Suit by Mrs. Lucile Stewart and others against Luther Miller and others. Judgment for defendants, and plaintiffs appeal. Reversed and remanded.

Stickley & Fitzhugh, of Memphis, Tenn., and Collins, Dupree & Crenshaw and Frazier & Averitte, all of Hillsboro, for appellants.

Atkins & Van Dyke, Dudley Porter, Lewis & Rhodes, and Bryant & Bryant, all of Paris, Tenn., Geo. A. Titterington, of Dallas, and Wear, Wood & Wear, of Hillsboro, for appellees.

GALLAGHER, C. J.

This is an appeal from a judgment of the district court refusing to set aside certain deeds. Appellants, Mrs. Lucile Stewart, joined by her husband, for herself and as guardian and next friend for her minor brothers and sisters, Joe Johnson, Wesley Johnson, Minnie Johnson, and Mary Johnson, were plaintiffs in the trial court and will be so designated and referred to here. Luther Miller, Mrs. Ethel Simmons, a widow, Mrs. Merle Oliver, and Miss Ruth Miller were defendants in the trial court and will be so designated and referred to here. Dr. A. A. Oliver, the husband of Mrs. Merle Oliver, was joined as defendant. The John Hancock Mutual Life Insurance Company was also joined as a defendant, plaintiffs alleging that said company held a mortgage on a tract of land covered by one of the deeds involved in this suit. The case was tried before a jury. The court instructed a verdict for the defendants, and upon the return of such verdict rendered the judgment here presented for review. The facts will be set out in connection with each separate issue discussed.

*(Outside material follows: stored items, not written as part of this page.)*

==> src/rtl/meas_bcd_conv.sv <==
// -----------------------------------------------------------------------------
// meas_bcd_conv
//
// Measurement-to-display formatter in the pixel-clock domain. On an update
// request it snapshots eight binary measurement results, converts each one to
// five packed BCD digits using a sequential shift-add-3 engine, and then
// publishes all eight results at once, together with leading-zero blanking
// flags for the character renderer.
//
// Ports:
//   clk      in   pixel-domain clock
//   rst      in   synchronous, active-high reset
//   upd      in   update request; only acted on while idle
//   zx_P .. fzx_5_F  in  W-bit binary results, channels 0..7 in that order
//   bcd_out  out  packed BCD; channel c at [c*20+19:c*20], digit 0 = units
//   lz_mask  out  blank flags; channel c at [c*5+4:c*5], bit d = leading zero
//   busy     out  conversion in progress
//   done     out  one-cycle pulse in the cycle that bcd_out/lz_mask update
//
// Timing: if upd is sampled at edge k, done and the new outputs appear after
// edge k+145, and busy drops in the same cycle. Each channel takes 18 cycles
// (1 load, 16 shift, 1 store), and one more cycle commits the outputs.
// -----------------------------------------------------------------------------
module meas_bcd_conv #(
  parameter int NCH = 8,
  parameter int W   = 16,
  parameter int ND  = 5
) (
  input  logic                  clk,
  input  logic                  rst,
  input  logic                  upd,
  input  logic [W-1:0]          zx_P,
  input  logic [W-1:0]          zx_F,
  input  logic [W-1:0]          fzx_P,
  input  logic [W-1:0]          fzx_F,
  input  logic [W-1:0]          fzx_2_F,
  input  logic [W-1:0]          fzx_3_F,
  input  logic [W-1:0]          fzx_4_F,
  input  logic [W-1:0]          fzx_5_F,
  output logic [NCH*ND*4-1:0]   bcd_out,
  output logic [NCH*ND-1:0]     lz_mask,
  output logic                  busy,
  output logic                  done
);

  localparam int BW = ND * 4;
  localparam int CW = (NCH > 1) ? $clog2(NCH) : 1;
  localparam int IW = (W > 1) ? $clog2(W) : 1;

  localparam logic [CW-1:0] CH_LAST   = CW'(NCH - 1);
  localparam logic [CW-1:0] CH_ONE    = CW'(1);
  localparam logic [IW-1:0] ITER_LAST = IW'(W - 1);
  localparam logic [IW-1:0] ITER_ONE  = IW'(1);

  // Blank pattern for a value of zero: every digit except units is blanked
  localparam logic [ND-1:0] LZ_RST = {{(ND-1){1'b1}}, 1'b0};

  typedef enum logic [2:0] {
    ST_IDLE   = 3'd0,
    ST_LOAD   = 3'd1,
    ST_SHIFT  = 3'd2,
    ST_STORE  = 3'd3,
    ST_COMMIT = 3'd4
  } state_t;

  state_t r_state;
  state_t w_state_nxt;

  logic [W-1:0]       w_in [NCH];
  logic [W-1:0]       r_snap [NCH];
  logic [BW-1:0]      r_shadow [NCH];
  logic [W-1:0]       r_bin_sr;
  logic [BW-1:0]      r_bcd_sr;
  logic [IW-1:0]      r_iter;
  logic [CW-1:0]      r_ch;
  logic [BW-1:0]      w_bcd_adj;
  logic [NCH*BW-1:0]  w_shadow_flat;
  logic [NCH*ND-1:0]  w_lz_flat;
  logic [NCH*BW-1:0]  r_bcd_out;
  logic [NCH*ND-1:0]  r_lz_mask;
  logic               r_busy;
  logic               r_done;

  // Add-3 correction: any nibble of 5 or more would exceed 9 after doubling
  function automatic logic [BW-1:0] bcd_adj(input logic [BW-1:0] v);
    logic [BW-1:0] r;
    r = v;
    for (int d = 0; d < ND; d++) begin
      if (v[d*4 +: 4] >= 4'd5) begin
        r[d*4 +: 4] = v[d*4 +: 4] + 4'd3;
      end else begin
        r[d*4 +: 4] = v[d*4 +: 4];
      end
    end
    return r;
  endfunction

  // Leading-zero flags: digit d is blank when it and every higher digit are
  // zero. Units is never blank, so that a value of 0 still shows one digit.
  function automatic logic [ND-1:0] lz_of(input logic [BW-1:0] v);
    logic [ND-1:0] m;
    logic          z;
    m = {ND{1'b0}};
    z = 1'b1;
    for (int d = ND - 1; d >= 1; d--) begin
      z    = z & (v[d*4 +: 4] == 4'd0);
      m[d] = z;
    end
    m[0] = 1'b0;
    return m;
  endfunction

  assign w_in[0] = zx_P;
  assign w_in[1] = zx_F;
  assign w_in[2] = fzx_P;
  assign w_in[3] = fzx_F;
  assign w_in[4] = fzx_2_F;
  assign w_in[5] = fzx_3_F;
  assign w_in[6] = fzx_4_F;
  assign w_in[7] = fzx_5_F;

  assign w_bcd_adj = bcd_adj(r_bcd_sr);

  // Flatten the shadow bank and derive blank flags from it for the commit
  always_comb begin
    w_shadow_flat = {(NCH*BW){1'b0}};
    w_lz_flat     = {(NCH*ND){1'b0}};
    for (int c = 0; c < NCH; c++) begin
      w_shadow_flat[c*BW +: BW] = r_shadow[c];
      w_lz_flat[c*ND +: ND]     = lz_of(r_shadow[c]);
    end
  end

  // Sequencer state register
  always_ff @(posedge clk) begin
    if (rst) begin
      r_state <= ST_IDLE;
    end else begin
      r_state <= w_state_nxt;
    end
  end

  // Sequencer next-state: per channel load -> 16 shifts -> store, then commit
  always_comb begin
    w_state_nxt = r_state;
    case (r_state)
      ST_IDLE: begin
        if (upd) begin
          w_state_nxt = ST_LOAD;
        end else begin
          w_state_nxt = ST_IDLE;
        end
      end
      ST_LOAD: begin
        w_state_nxt = ST_SHIFT;
      end
      ST_SHIFT: begin
        if (r_iter == ITER_LAST) begin
          w_state_nxt = ST_STORE;
        end else begin
          w_state_nxt = ST_SHIFT;
        end
      end
      ST_STORE: begin
        if (r_ch == CH_LAST) begin
          w_state_nxt = ST_COMMIT;
        end else begin
          w_state_nxt = ST_LOAD;
        end
      end
      ST_COMMIT: begin
        w_state_nxt = ST_IDLE;
      end
      default: begin
        w_state_nxt = ST_IDLE;
      end
    endcase
  end

  // Datapath: snapshot bank, conversion engine, shadow bank and output buffer
  always_ff @(posedge clk) begin
    if (rst) begin
      for (int c = 0; c < NCH; c++) begin
        r_snap[c]   <= {W{1'b0}};
        r_shadow[c] <= {BW{1'b0}};
      end
      r_bin_sr  <= {W{1'b0}};
      r_bcd_sr  <= {BW{1'b0}};
      r_iter    <= {IW{1'b0}};
      r_ch      <= {CW{1'b0}};
      r_bcd_out <= {(NCH*BW){1'b0}};
      r_lz_mask <= {NCH{LZ_RST}};
      r_busy    <= 1'b0;
      r_done    <= 1'b0;
    end else begin
      r_done <= 1'b0;
      case (r_state)
        ST_IDLE: begin
          // Inputs are captured only here; later changes do not matter
          if (upd) begin
            for (int c = 0; c < NCH; c++) begin
              r_snap[c] <= w_in[c];
            end
            r_ch   <= {CW{1'b0}};
            r_busy <= 1'b1;
          end
        end
        ST_LOAD: begin
          r_bin_sr <= r_snap[r_ch];
          r_bcd_sr <= {BW{1'b0}};
          r_iter   <= {IW{1'b0}};
        end
        ST_SHIFT: begin
          // The binary MSB moves into the BCD LSB
          {r_bcd_sr, r_bin_sr} <= {w_bcd_adj, r_bin_sr} << 1'b1;
          r_iter <= r_iter + ITER_ONE;
        end
        ST_STORE: begin
          r_shadow[r_ch] <= r_bcd_sr;
          if (r_ch != CH_LAST) begin
            r_ch <= r_ch + CH_ONE;
          end
        end
        ST_COMMIT: begin
          // All channels become visible in one edge, never a partial set
          r_bcd_out <= w_shadow_flat;
          r_lz_mask <= w_lz_flat;
          r_done    <= 1'b1;
          r_busy    <= 1'b0;
        end
        default: begin
          r_busy <= 1'b0;
        end
      endcase
    end
  end

  assign bcd_out = r_bcd_out;
  assign lz_mask = r_lz_mask;
  assign busy    = r_busy;
  assign done    = r_done;

endmodule

==> config.mk <==
export PLATFORM = sky130hd
export DESIGN_NAME = meas_bcd_conv
export DESIGN_NICKNAME = d
export VERILOG_FILES = /design/src/rtl/meas_bcd_conv.sv
export SDC_FILE = /design/constraint.sdc
export NUM_CORES = 1
export LEC_CHECK = 0
export BUFFER_PORTS_ARGS = -buffer_cell sky130_fd_sc_hd__buf_2
export CELL_PAD_IN_SITES_DETAIL_PLACEMENT = 0
export CELL_PAD_IN_SITES_GLOBAL_PLACEMENT = 1
export CORE_MARGIN = 3
export CORE_UTILIZATION = 46
export CTS_BUF_LIST = sky130_fd_sc_hd__clkbuf_4
export DETAILED_ROUTE_END_ITERATION = 16
export PLACE_DENSITY_LB_ADDON = 0.1
export SYNTH_ARGS = -nofsm -noshare
export SYNTH_HDL_FRONTEND = slang
export SYNTH_SLANG_ARGS = --single-unit
==> constraint.sdc <==
create_clock -name clk -period 3.7 [get_ports clk]
set_input_delay 0.555 -clock clk [delete_from_list [all_inputs] [get_ports clk]]
set_output_delay 0.555 -clock clk [all_outputs]
set_load 0.02 [all_outputs]
==> flow_metrics.py, run 1 <==
metrics = {
    "critical_path": {
        "crit_required_ns": 4.26,
        "regToRegEndpoint": "r_shadow[7][9]",
        "startpoint_type": "register",
        "path_class": "reg -> reg",
        "worstRegToRegCells": 4,
        "cp-end-kind": "register",
        "arrival_ns": 3.48,
        "rr_startpoint": "r_state[0]",
        "critPathMaxFanout": 29,
        "rrSetupSlack_ns": 0.78,
    },
    "synthesis": {
        "synth_enable_flop_cells": 288,
        "syn-cell-area_um2": 21100,
        "ys_warn_count": 0,
        "synthTopCellsByCount": "367 x nand2_1, 288 x edfxtp_1, 243 x dfxtp_1",
        "yosysTopAreaCellShare_pct": 40.9,
        "synthArstFlopShare_pct": 0,
        "synth.avg_cell_area_um2": 11.1,
        "yosys.cell_count.top_type": "nand2_1",
        "netlist_top_cells_area": "edfxtp_1 41%, dfxtp_1 23%, nand2_1 6.5%, and2_1 5.3%, a21oi_1 4.6%",
        "syn_inst": 1908,
        "synth_cell_type_count": 55,
        "yosysTopAreaCell": "edfxtp_1",
        "ys_seq_elements": 531,
        "ys.flop_type": "edfxtp_1",
        "ys_seq_area_share_pct": 63.9,
    },
    "sta": {
        "setup_violations": 0,
        "fmax_mhz": 342,
        "tns_ns": 0,
        "fin_crit_sh_pct": 78.9,
        "slew_viol_final": 0,
        "hold_viol_final": 0,
        "fin_hold_ws_ns": 0.315,
        "relSlewSlack_pct": 29.1,
        "worst_pin_slew_ns": 1.06,
        "rsz0062_at_grt": "false",
        "period_minus_slack_ns": 2.92,
        "skew_ns": 0.0592,
    },
    "clock_tree": {
        "cts_root_buf": "clkbuf_4",
        "htreeDepth": 4,
        "cts_tree": "built",
        "cts_max_path_buffers": 3,
        "cts_setup_buffers": 0,
        "cts.sinks": 531,
        "cts_resized": 0,
        "hold_buffers": 129,
        "path_clk_slew_ns": 0.06,
        "numCtsBuffers": 140,
        "clkLatencyLatePin_ns": 0.97,
    },
    "power": {
        "peakVddDrop_v": 0.000228,
        "power_density_nw_per_um2": 477,
        "p_leak_nw": 10.1,
    },
    "floorplanning": {
        "start_util_pct": 47.2,
        "chipHeight_um": 220,
        "dieArea_um2": 48600,
        "core_um2": 44800,
        "fp.dieW_um": 220,
        "rows": 77,
        "io_pins": 333,
    },
    "hold_path": {
        "worstHoldPathType": "in -> reg",
        "worstHoldPathCells": 3,
        "hold_path_end": "r_state[2]",
        "hold_start": "rst",
    },
    "drt": {
        "vias": 15812,
        "vias_per_cell": 5.13,
        "drc": 0,
        "wl_um": 55700,
        "final_antenna_net_count": 0,
        "drtIter0Drc": 1056,
        "wire_per_inst_um": 18.0,
        "firstDrtPassIters": 5,
    },
    "grt": {
        "grt_first_pass_wirelength_um": 84200,
        "antenna_found_initial": 4,
        "grt_max_degree": 199,
        "gr-usage-all-layers_pct": 22.9,
        "grt_pass1_vias": 15432,
        "globalRoute.totalOverflow": 0,
    },
    "placement": {
        "placed_cell_area_um2": 23100,
        "place.gp.congestion": 0.761,
        "dpl.hpwl_um": 35300,
        "port_buffers": 324,
    },
    "outcome": {
        "status": "finished, final reports clean",
    },
    "final_layout": {
        "design_area_um2": 26200,
        "nFillCells": 3897,
        "final_nets": 2520,
        "syn2layout_area_growth_pct": 23.9,
        "drive_above_1_share_pct": 24.7,
    },
    "job": {
        "max_cap_violations": 0,
    },
}
==> cells in the final DEF (no fill, tap or decap), types with 35 or more instances in the layout <==
cell type	n
dfxtp_1	242
mux2i_1	69
clkbuf_4	226
a21oi_1	194
and2_1	179
edfxtp_1	288
nand2_1	366
nor2b_1	35
buf_2	323
nor4_1	52
nor3_1	62
dlygate4sd3_1	129
a22oi_1	47
==> report_power, final <==
part	total [mW]	internal [mW]	switching (mW)
Combinational	0.781	0.329	0.452
Sequential	6.57	6.46	0.108
Clock	5.15	2.82	2.32
Total	12.5	9.61	2.88
==> layer usage <==
layer / up-vias / wire length [um] / track usage [%]
met2: 492 / 27900 / 39.0
li1: 7714 / - / -
met4: 0 / 1230 / 8.67
met3: 78 / 3400 / 5.74
met1: 7528 / 23100 / 28.2
met5: - / 0 / 0
==> how the worst max path moves through the flow <==
stage	startpoint	cells past startpoint	end	slack, ns
floorplan	rst	4	r_snap[0][0]	0.31
global placement	r_state[0]	4	r_shadow[7][1]	0.98
detailed placement	r_state[0]	4	r_shadow[7][17]	0.79
CTS	r_state[0]	4	r_shadow[7][9]	0.75
global route	r_state[0]	4	r_shadow[4][8]	0.56
finish	r_state[0]	4	r_shadow[7][9]	0.78
==> cell families after synthesis <==
family / after synthesis / share of synthesized area [%]
and+or+nand+nor: 786 / 18.5
DFF: 531 / 63.9
AOI/OAI and AO/OA: 333 / 9.56
buffers and inverters: 169 / 3.73
muxes: 69 / 3.27
adders and majority gates: 13 / 0.770
xor gates and xnor gates: 6 / 0.249
other: 1 / 0.0177
==> critical path, stage by stage, from the launching register on <==
cell      delay, ns
dfxtp_1        0.76
and4bb_1       0.50
nand2_4        0.28
nor2_1         0.49
or2_2          0.49
==> registers in the layout, indices dropped and copies added, names as in the netlist, named ones only <==
register,flops
r_bcd_sr,20
lz_mask,32
r_snap,128
r_iter,4
r_shadow,160
busy,1
r_ch,3
bcd_out,160
r_bin_sr,16
r_state,3
done,1
==> through the flow <==
step / instances / utilization, % / power (mW) / worst slack [ns]
floorplan: 1915 / - / 7.12 / 0.307
global placement: 2697 / 51.5 / 7.36 / 0.982
detailed placement: 2697 / 51.5 / 7.38 / 0.792
CTS: 3077 / 58.4 / 12.7 / 0.750
global route: 3083 / 58.4 / 13.1 / 0.556
finish: 3084 / 58.5 / 12.5 / 0.780
==> layout make-up <==
class | instances | area (um2) | share of cell area (%)
Clock buffer | 226 | 1700 | 6.48
Multi-Input combinational cell | 1215 | 6880 | 26.3
Inverter | 13 | 48.8 | 0.186
Clock inverter | 25 | 125 | 0.478
Sequential cell | 531 | 13500 | 51.6
Antenna cell | 7 | 17.5 | 0.0669
Tap cell | 592 | 741 | 2.83
Timing Repair Buffer | 475 | 3160 | 12.1
(Power assumes the default switching activity.)
==> run 2, diff against run 1 <==
--- a/config.mk
+++ b/config.mk
@@ -5,11 +5,12 @@
 export SDC_FILE = /design/constraint.sdc
 export NUM_CORES = 1
 export LEC_CHECK = 0
+export ABC_AREA = 1
 export BUFFER_PORTS_ARGS = -buffer_cell sky130_fd_sc_hd__buf_2
 export CELL_PAD_IN_SITES_DETAIL_PLACEMENT = 0
 export CELL_PAD_IN_SITES_GLOBAL_PLACEMENT = 1
 export CORE_MARGIN = 3
-export CORE_UTILIZATION = 46
+export CORE_UTILIZATION = 40
 export CTS_BUF_LIST = sky130_fd_sc_hd__clkbuf_4
 export DETAILED_ROUTE_END_ITERATION = 16
 export PLACE_DENSITY_LB_ADDON = 0.1
==> constraint.sdc (replaced) <==
create_clock -name clk -period 2.5 [get_ports clk]
set_input_delay 0.375 -clock clk [delete_from_list [all_inputs] [get_ports clk]]
set_output_delay 0.375 -clock clk [all_outputs]
set_load 0.02 [all_outputs]
==> run 2 against run 1 <==
- via count grew 9.2%
- critical path depth grew 3
- clock skew shrank 0.0045 ns
- hold slack lost 0.075 ns
==> flow_metrics.py, run 2 <==
metrics = {
    "clock_tree": {
        "cts_setup_buffers": 0,
        "hold_buffers": 137,
        "cts_tree": "built",
        "numCtsBuffers": 145,
        "path_clk_slew_ns": 0.07,
        "cts_root_buf": "clkbuf_4",
        "cts_max_path_buffers": 3,
        "clkLatencyLatePin_ns": 0.97,
        "cts.sinks": 531,
        "cts_resized": 0,
        "htreeDepth": 4,
    },
    "synthesis": {
        "yosysTopAreaCellShare_pct": 40.2,
        "synth_cell_type_count": 34,
        "synthTopCellsByCount": "560 x nor2_1, 307 x nand2_1, 292 x inv_1",
        "synth_compound_area_share_pct": 7.03,
        "ys.flop_type": "edfxtp_1",
        "ys_seq_area_share_pct": 62.8,
        "ys_warn_count": 0,
        "netlist_top_cells_area": "edfxtp_1 40%, dfxtp_1 23%, nor2_1 9.8%, nand2_1 5.4%, inv_1 5.1%",
        "muxShareOfSynthArea_pct": 0,
        "yosys.cell_count.top_type": "nor2_1",
        "synth_top_family_by_area": "simple AND/OR/NAND/NOR gates",
        "synthArstFlopShare_pct": 0,
        "ys_seq_elements": 531,
        "synth-simple-area-share_pct": 20.3,
        "synth.avg_cell_area_um2": 9.16,
        "syn-cell-area_um2": 21500,
        "yosysTopAreaCell": "edfxtp_1",
        "syn_inst": 2351,
        "synth_enable_flop_cells": 288,
        "synth_xor_area_share_pct": 0,
        "synthAdderAreaFrac_pct": 0.755,
    },
    "sta": {
        "hold_viol_final": 0,
        "worst_pin_slew_ns": 0.802,
        "setup_ws_ns": 0.475,
        "fmax_mhz": 494,
        "fin_crit_sh_pct": 81.0,
        "setup_violations": 0,
        "rsz0062_at_grt": "false",
        "skew_ns": 0.0547,
        "period_minus_slack_ns": 2.02,
        "relSlewSlack_pct": 46.4,
        "slew_viol_final": 0,
        "tns_ns": 0,
    },
    "hold_path": {
        "worstHoldPathType": "in -> reg",
        "worstHoldPathCells": 4,
    },
    "power": {
        "power_mw": 19.1,
        "peakVddDrop_v": 0.000362,
        "p_leak_nw": 11.9,
        "power_density_nw_per_um2": 703,
    },
    "final_layout": {
        "final-seq-area_um2": 13500,
        "layout_commonest_cell": "nor2_1",
        "design_area_um2": 27100,
        "drive_above_1_share_pct": 21.9,
        "multiInputGateArea_um2": 6100,
        "layout_common_cells": "560 x nor2_1, 323 x buf_2, 306 x nand2_1",
        "syn2layout_area_growth_pct": 26.0,
        "final_nets": 3020,
        "nFillCells": 5112,
    },
    "job": {
        "max_cap_violations": 0,
    },
    "floorplanning": {
        "start_util_pct": 40.7,
        "io_pins": 333,
        "chipHeight_um": 238,
        "rows": 84,
        "dieArea_um2": 56600,
        "fp.dieW_um": 238,
        "core_um2": 52900,
    },
    "grt": {
        "gr-usage-all-layers_pct": 21.1,
        "globalRoute.totalOverflow": 0,
        "grt_max_degree": 81,
        "antenna_found_initial": 3,
        "grt_pass1_vias": 17273,
        "grt_first_pass_wirelength_um": 92200,
    },
    "outcome": {
        "status": "finished, final reports clean",
    },
    "drt": {
        "drtIter0Drc": 1059,
        "vias_per_cell": 4.68,
        "firstDrtPassIters": 5,
        "vias": 17265,
        "wire_per_inst_um": 16.2,
        "drc": 0,
        "final_antenna_net_count": 0,
        "wl_um": 59800,
    },
    "placement": {
        "dpl.hpwl_um": 39600,
        "place_ws_ns": 0.437,
        "place.gp.congestion": 0.833,
        "port_buffers": 324,
        "placed_cell_area_um2": 23800,
    },
    "critical_path": {
        "critPathMaxFanout": 20,
        "arrival_ns": 2.60,
        "crit_required_ns": 3.08,
        "startpoint_type": "register",
        "cp-end-kind": "register",
        "worstRegToRegCells": 7,
        "path_class": "reg -> reg",
    },
}
## run 2: cell types whose count changed in the layout (fill, tap and decap cells not counted), sizes merged, moves of 69 or more
cell | before | now
a21oi | 195 | 112
and2 | 180 | 0
mux2i | 69 | 0
nor2 | 31 | 564
nand3 | 15 | 131
o21ai | 17 | 174
inv | 14 | 309
## run 2: layer usage
layer | GRT usage, % | wire (um)
met1 | 25.7 | 25600
met2 | 35.0 | 28500
met3 | 5.19 | 3340
met4 | 10.8 | 2320
met5 | 0 | 11
## run 2: kinds of logic after synthesis
family | count (synthesis)
compound gates | 297
fa+ha+maj | 13
buf+inv | 454
flops | 531
other cells | 1
simple gates | 1055
## run 2: area by class of cell
type	instances	share of cell area [%]
Sequential cell	531	49.8
Multi-Input combinational cell	1373	22.5
Timing Repair Buffer	510	12.9
Clock buffer	233	6.45
Inverter	315	4.38
Tap cell	688	3.17
Clock inverter	30	0.816
Antenna cell	8	0.0738
## run 2: per-stage QoR
stage               util (%)  std cells  hold WS, ns
global placement        45.0       3280        0.445
floorplan                  -       2358        0.437
finish                  51.3       3688        0.240
CTS                     51.3       3680        0.101
global route            51.3       3684        0.154
detailed placement      45.0       3280        0.454
## run 2: worst paths after layout
| kind | start | endpoint | slack (ns) |
|---|---|---|---|
| worst max-delay path | r_state[2] | r_shadow[6][6] | 0.48 |
| worst min-delay path | fzx_4_F[6] | r_snap[6][6] | 0.24 |
| worst max register to register | r_state[2] | r_shadow[6][6] | 0.48 |
| worst min register to register | r_bcd_sr[19] | r_bcd_sr[19] | 0.47 |
## run 2: critical path, cell delays in order (launching register included)
cell     delay [ns]
dfxtp_1        0.35
inv_2          0.14
nand3_2        0.13
nor2_4         0.15
nand2_1        0.10
inv_2          0.14
nand2_2        0.07
nand2_1        0.59
## run 2: report_power, final
group	internal (mW)	switching, mW
clock network	4.53	3.56
logic	0.498	0.848
registers	9.53	0.119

Plaintiffs contended that the court erred in instructing a verdict for defendants. They base this contention upon their claim that Mrs. Minerva A. Miller, one of the grantors in said deeds and the owner in her own separate right of the property conveyed thereby, was at the time of the execution of the same mentally incapable of understanding the nature and effect of her act in so executing the same.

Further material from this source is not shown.